[Session page] -- [
Bradley]
Title |
A proposal for a Humanities
Text Processing Protocol |
Keywords |
text analysis, architecture, tools |
Author |
Manfred Thaller |
Affiliation |
University of Bergen, Norway |
Email |
manfred.thaller@uib.no |
Contact address |
HIT, University of Bergen,
|
Fax |
+44 (0)171 873-5081 |
Phone |
+44 (0)171 873-2680 |
A proposal for a Humanities Text Processing Protocol
After almost a decade during which there seemed to be rather
little interest in the creation of Humanities software there are
groups of persons which are now actively interested in it. When
we discuss a "Humanities Software" project today the stress
should be on the possibilities of co-operation. Co-operation is
most easily achieved if people can work in their own environments
and ignore their partners - while still being sure that the
result of their labours will be ultimately able to fit together
with the work of others.
To achieve the design of the "Humanities Software for the Future"
we need to make three sets of decisions:
- Decisions about the functionality to be implemented.
- Decisions about the software tools to be used.
- Decisions about an infrastructure to enable different
solutions to communicate with each other.
The first of these decisions - functionality - will obviously be
much influenced by the Humanities background of different
partners: what is interesting for a literary scholar may be
remote to the interests of a historian and vice versa. Indeed,
the choice of tools to be used may even almost bring us to
religious conflicts. There are many valid reasons to use Delphi
for the creation of applications, for example, although some
people will refuse even to look at it. There are many reasons why
C or C++ are highly attractive; and many people will consider it
offensive to be asked to go down to that level of technical
detail.
The infrastructure decision is so important exactly because
different people will tend to make different decisions in the
first two: if we reach agreement there, all the other questions
can have multiple answers and still result in software that can
flourish side by side. This third area, unfortunately, asks for
questions which are rather "hard core" in a technical sense. Only
when we can agree completely and in great detail what our
programmes can expect from each other can we can expect them to
communicate.
To design software in such a way (that components produced by
independent parties can easily fit together) seems at first
glance to be to be a very difficult task -- particularly if there
is to be total freedom for individual parties to choose in which
programming languages the individual components can be
programmed.
Once we acknowledge, however, that it is necessary to cope with
the task on a rather concrete technical level, then there are
fairly straightforward ways to achieve such interoperability. We
propose here the definition of such a system - usually called a
protocol - within which software components shall be able to
communicate with each other. A written draft for such a protocol
will be available at the presentation of this paper, the paper
presented will focus on the major design decisions involved.

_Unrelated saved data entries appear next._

===== src/rtl/phy_control_pkg.sv =====
// Package: addresses, field positions, reset values and types for the PHY control register
package phy_control_pkg;

    localparam logic [4:0]  PHY_CONTROL_ADDR   = 5'h00;    // Management address of the control register
    localparam logic [15:0] PHY_CONTROL_RESET  = 16'h3100; // Value after reset
    localparam logic [15:0] PHY_CONTROL_WMASK  = 16'hFF80; // Writable bits, low seven reserved

    localparam int BIT_REG_RESET      = 15;  // Self-clearing register reset
    localparam int BIT_LOOPBACK       = 14;  // Loopback enable
    localparam int BIT_SPEED          = 13;  // Speed select, one is 100 Mb/s
    localparam int BIT_NEG_ENABLE     = 12;  // Auto-negotiation enable
    localparam int BIT_LOW_POWER      = 11;  // Low-power state
    localparam int BIT_ISOLATE        = 10;  // Isolate data paths
    localparam int BIT_RESTART_NEG    = 9;   // Self-clearing negotiation restart
    localparam int BIT_DUPLEX         = 8;   // Full duplex when set
    localparam int BIT_COLLISION_TEST = 7;   // Collision test enable

    // Configuration levels presented to the PHY core
    typedef struct packed {
        logic loopback_enable;
        logic speed_select;
        logic negotiation_enable;
        logic low_power_enable;
        logic isolate_enable;
        logic full_duplex;
        logic collision_test_enable;
    } phy_config_s;

    // Self-clearing command sequencing
    typedef enum logic [1:0] {
        CMD_IDLE,
        CMD_BUSY
    } cmd_state_e;

endpackage


===== src/rtl/phy_control_register.sv =====
// PHY control register at management address zero, with self-clearing commands and collision test
`timescale 1ns/100ps

// Overview
// One 16-bit control word holds the PHY configuration and two commands.
// Writes arrive as a single-cycle strobe with a five-bit address; only
// address zero is mapped and any other address is dropped silently.
// The low seven bits are reserved: they are masked on every write, so
// they can never be stored and always read back as zero.
// The configuration fields leave the block as one packed struct, launched
// from flops so the PHY core sees clean levels.
// After reset the word reads 0x3100: 100 Mb/s, negotiation on, full
// duplex, no loopback, no power saving, no isolation, no test mode, so
// the PHY runs normally without any software set-up.
// Bit 15 asks for a register reset and bit 9 for a negotiation restart.
// Each starts a small sequencer that raises a request toward the PHY core
// and waits for the matching done pulse. While a command is pending its
// bit stays set, even if software writes zero over it, so the bit always
// tells the truth about the request.
// A completed register reset puts the whole word back to its reset value
// and also drops a pending negotiation restart.
// A restart written in the very cycle its predecessor completes keeps the
// bit set and the request raised: the new write wins over the clear.
// Collision test mode mirrors the transmit activity onto the collision
// output one cycle later, so a MAC can check its collision handling.
// Read data is not addressed: it always shows this register.

// What this block does
// [RQ1] Register at address zero, resets to 0x3100
// [RQ2] Reset defaults give normal operation unconfigured
// [RQ3] Bit seven enables collision test mode
// [RQ4] Collision test: collision follows active transmission
// [RQ5] Bits six to zero read zero, reset zero
// [RQ6] Reset and restart bits self-clear after action
module phy_control_register (
    input  wire logic                          clock,
    input  wire logic                          rst_n,
    input  wire logic                          mgmt_write,
    input  wire logic [4:0]                    mgmt_addr,
    input  wire logic [15:0]                   mgmt_wdata,
    input  wire logic                          tx_active,
    input  wire logic                          reg_reset_done,
    input  wire logic                          negotiation_restart_done,
    output logic      [15:0]                   mgmt_rdata,
    output phy_control_pkg::phy_config_s       phy_config,
    output logic                               reg_reset_request,
    output logic                               negotiation_restart_request,
    output logic                               collision_indication
);

    logic [15:0]                  control_ff;      // Stored register value
    logic [15:0]                  nxt_control;     // Next register value
    phy_control_pkg::cmd_state_e  rst_state_ff;    // Register reset sequencer
    phy_control_pkg::cmd_state_e  nxt_rst_state;
    phy_control_pkg::cmd_state_e  neg_state_ff;    // Negotiation restart sequencer
    phy_control_pkg::cmd_state_e  nxt_neg_state;
    logic [15:0]                  mgmt_rdata_ff;   // Registered read data
    phy_control_pkg::phy_config_s phy_config_ff;   // Registered configuration
    logic                         coll_ff;         // Registered collision indication
    logic                         rst_req_ff;      // Registered register reset request
    logic                         neg_req_ff;      // Registered negotiation restart request

    // Write decode
    // Strobe and address qualify every write; data is masked first
    wire   hit_write   = mgmt_write && (mgmt_addr == phy_control_pkg::PHY_CONTROL_ADDR); // RQ1
    // Reserved bits never stored, so they always read zero
    wire [15:0] write_value = mgmt_wdata & phy_control_pkg::PHY_CONTROL_WMASK; // RQ5
    wire   start_rst   = hit_write && write_value[phy_control_pkg::BIT_REG_RESET];
    wire   start_neg   = hit_write && write_value[phy_control_pkg::BIT_RESTART_NEG];
    wire   rst_finish  = (rst_state_ff == phy_control_pkg::CMD_BUSY) && reg_reset_done;
    wire   neg_finish  = (neg_state_ff == phy_control_pkg::CMD_BUSY) && negotiation_restart_done;

    // Sequencer occupancy, used to hold a pending command bit
    wire   rst_busy    = (rst_state_ff == phy_control_pkg::CMD_BUSY);
    wire   neg_busy    = (neg_state_ff == phy_control_pkg::CMD_BUSY);

    // Next register value: write, then self-clear on completion
    // Priority from low to high: hold, write, pending hold, completion.
    // Completion comes last so a finished command always clears its bit,
    // and the restart clear yields to a restart written in the same cycle.
    always_comb begin
        nxt_control = control_ff;
        if (hit_write) begin
            nxt_control = write_value;
        end
        // A pending command bit survives a write of zero
        if (rst_busy) begin
            nxt_control[phy_control_pkg::BIT_REG_RESET] = 1'b1; // RQ6
        end
        if (neg_busy) begin
            nxt_control[phy_control_pkg::BIT_RESTART_NEG] = 1'b1; // RQ6
        end
        if (rst_finish) begin
            // Register reset returns every field to default, bit 15 cleared
            nxt_control = phy_control_pkg::PHY_CONTROL_RESET; // RQ6
        end else if (neg_finish && !start_neg) begin
            // New restart written in the finishing cycle keeps the bit set
            nxt_control[phy_control_pkg::BIT_RESTART_NEG] = 1'b0; // RQ6
        end
    end

    // Register reset sequencer
    // Busy from the write that sets bit 15 until the core reports done;
    // a second reset written while busy simply merges into the first.
    always_comb begin
        nxt_rst_state = rst_state_ff;
        case (rst_state_ff)
            // Waiting for a reset command
            phy_control_pkg::CMD_IDLE: begin
                if (start_rst) begin
                    nxt_rst_state = phy_control_pkg::CMD_BUSY;
                end
            end
            // Request raised until the core finishes
            phy_control_pkg::CMD_BUSY: begin
                if (reg_reset_done) begin
                    nxt_rst_state = phy_control_pkg::CMD_IDLE;
                end
            end
            // Unused code falls back to idle
            default: begin
                nxt_rst_state = phy_control_pkg::CMD_IDLE;
            end
        endcase
    end

    // Negotiation restart sequencer; a register reset cancels it
    // A restart written as a register reset completes is dropped, since
    // the reset word clears bit 9 in that same cycle.
    always_comb begin
        nxt_neg_state = neg_state_ff;
        case (neg_state_ff)
            // Waiting for a restart command
            phy_control_pkg::CMD_IDLE: begin
                if (start_neg && !rst_finish) begin
                    nxt_neg_state = phy_control_pkg::CMD_BUSY;
                end
            end
            // Request raised until done with no fresh restart, or until a reset completes
            phy_control_pkg::CMD_BUSY: begin
                if (rst_finish) begin
                    nxt_neg_state = phy_control_pkg::CMD_IDLE;
                end else if (negotiation_restart_done && !start_neg) begin
                    nxt_neg_state = phy_control_pkg::CMD_IDLE;
                end
            end
            // Unused code falls back to idle
            default: begin
                nxt_neg_state = phy_control_pkg::CMD_IDLE;
            end
        endcase
    end

    // Configuration levels from the next register value
    wire phy_control_pkg::phy_config_s nxt_config = '{
        loopback_enable:       nxt_control[phy_control_pkg::BIT_LOOPBACK],
        speed_select:          nxt_control[phy_control_pkg::BIT_SPEED],
        negotiation_enable:    nxt_control[phy_control_pkg::BIT_NEG_ENABLE],
        low_power_enable:      nxt_control[phy_control_pkg::BIT_LOW_POWER],
        isolate_enable:        nxt_control[phy_control_pkg::BIT_ISOLATE],
        full_duplex:           nxt_control[phy_control_pkg::BIT_DUPLEX],
        collision_test_enable: nxt_control[phy_control_pkg::BIT_COLLISION_TEST] // RQ3
    };

    // Collision raised while a transmission runs in test mode
    // Uses the stored bit, so a write that enables the test acts from the
    // next cycle; the output drops one cycle after transmission stops.
    wire nxt_coll = control_ff[phy_control_pkg::BIT_COLLISION_TEST] && tx_active; // RQ4

    // Request levels follow the sequencers' next state, from their own flops
    wire nxt_rst_req = (nxt_rst_state == phy_control_pkg::CMD_BUSY); // RQ6
    wire nxt_neg_req = (nxt_neg_state == phy_control_pkg::CMD_BUSY); // RQ6

    // Reset config is speed 100, negotiation on, full duplex: normal operation
    // Built from the package reset word so the two can never disagree
    localparam phy_control_pkg::phy_config_s CONFIG_RESET = '{
        loopback_enable:       phy_control_pkg::PHY_CONTROL_RESET[phy_control_pkg::BIT_LOOPBACK],
        speed_select:          phy_control_pkg::PHY_CONTROL_RESET[phy_control_pkg::BIT_SPEED],
        negotiation_enable:    phy_control_pkg::PHY_CONTROL_RESET[phy_control_pkg::BIT_NEG_ENABLE],
        low_power_enable:      phy_control_pkg::PHY_CONTROL_RESET[phy_control_pkg::BIT_LOW_POWER],
        isolate_enable:        phy_control_pkg::PHY_CONTROL_RESET[phy_control_pkg::BIT_ISOLATE],
        full_duplex:           phy_control_pkg::PHY_CONTROL_RESET[phy_control_pkg::BIT_DUPLEX],
        collision_test_enable: phy_control_pkg::PHY_CONTROL_RESET[phy_control_pkg::BIT_COLLISION_TEST]
    };

    // Register state
    // Word and sequencers move together on every edge
    always_ff @(posedge clock or negedge rst_n) begin
        if (!rst_n) begin
            control_ff    <= phy_control_pkg::PHY_CONTROL_RESET; // RQ1
            rst_state_ff  <= phy_control_pkg::CMD_IDLE;
            neg_state_ff  <= phy_control_pkg::CMD_IDLE;
        end else begin
            control_ff    <= nxt_control;
            rst_state_ff  <= nxt_rst_state;
            neg_state_ff  <= nxt_neg_state;
        end
    end

    // Output flops
    // Every output is launched here, in step with the register word
    always_ff @(posedge clock or negedge rst_n) begin
        if (!rst_n) begin
            mgmt_rdata_ff <= phy_control_pkg::PHY_CONTROL_RESET;
            phy_config_ff <= CONFIG_RESET; // RQ2
            coll_ff       <= 1'b0; // RQ3
            rst_req_ff    <= 1'b0;
            neg_req_ff    <= 1'b0;
        end else begin
            mgmt_rdata_ff <= nxt_control;
            phy_config_ff <= nxt_config;
            coll_ff       <= nxt_coll;
            rst_req_ff    <= nxt_rst_req;
            neg_req_ff    <= nxt_neg_req;
        end
    end

    // Drive outputs from flops
    // Plain wiring only, no logic between a flop and its pin
    assign mgmt_rdata                  = mgmt_rdata_ff;
    assign phy_config                  = phy_config_ff;
    assign reg_reset_request           = rst_req_ff;
    assign negotiation_restart_request = neg_req_ff;
    assign collision_indication        = coll_ff;

endmodule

The basic characteristics proposed are:
- For communication between modules implementing different
functionality, text shall be represented as an ordered series of
tokens, where each token can carry an arbitrarily complex set of
attributes. Such an ordered set of tokens is called a tokenset.
- To support text transformations, where one token can be
converted into a set of logically equivalent ones (e.g. cases
where lemmatizers produce more than one possible solution), we
assume that a token is a non-ordered set of strings (though most
frequently a set with exactly one member).
- Tokensets are recursive, i.e. the token of a tokenset can be
a tokenset in turn.
- Strings are implemented in such a way that all primitive
functions for their handling (comparison, concatenation etc.) are
transparent for the constituent part of a string. Such
constituent parts can have different character sizes (1 byte
(=ASCII), 2 byte (= Unicode), 4 byte (= chinese encoding
schemes); they may also contain more complex models representing
textual properties, handled in a lower level of processing
capabilities.
- The protocol provides tools for tokenisation. Tokenisation is
defined as the process of converting a marked up text into the
internal representation discussed above. Tokenisation functions
accept sets of tokenisation rules together with input strings,
which are than converted into tokensets. (Note: Tokenisation
obviously describes the process of parsing, e.g. putting an SGML
text into a form where a browser can decide how to display the
tokens found. The proposed protocol does not define parsers or
browsers as such. It provides all the tools necessary to build
one, however.)
- The protocol provides tools for navigation. A navigation
function selects, out of a set of tokensets, those tokesets that
either contain specified strings or specified combinations of
descriptive arguments.
- The protocol provides tools for transformation. A
transformation function usually converts one token set into
another one. This means: word based transformations have usually
the context of the word available, when applying a specific
transformation.
- The protocol provides tools for indexing. Indexing includes
support for all character modes described above. It provides
mechanisms for "fuzzified" indexing, i.e. for working with keys
which match only approximately, where the rules for the required
degree to which two keys have to match
in order to be considered identical
are administered at run time; or to put it another way: a created
index can be accessed with different degrees of precision being
applied, without having to rebuild the index.
- The protocol provides tools for pattern matching, including
regular expressions, as well as a pattern librarian for the
administration of more complex patterns, which can operate on the
string level as well as on the level of tokensets.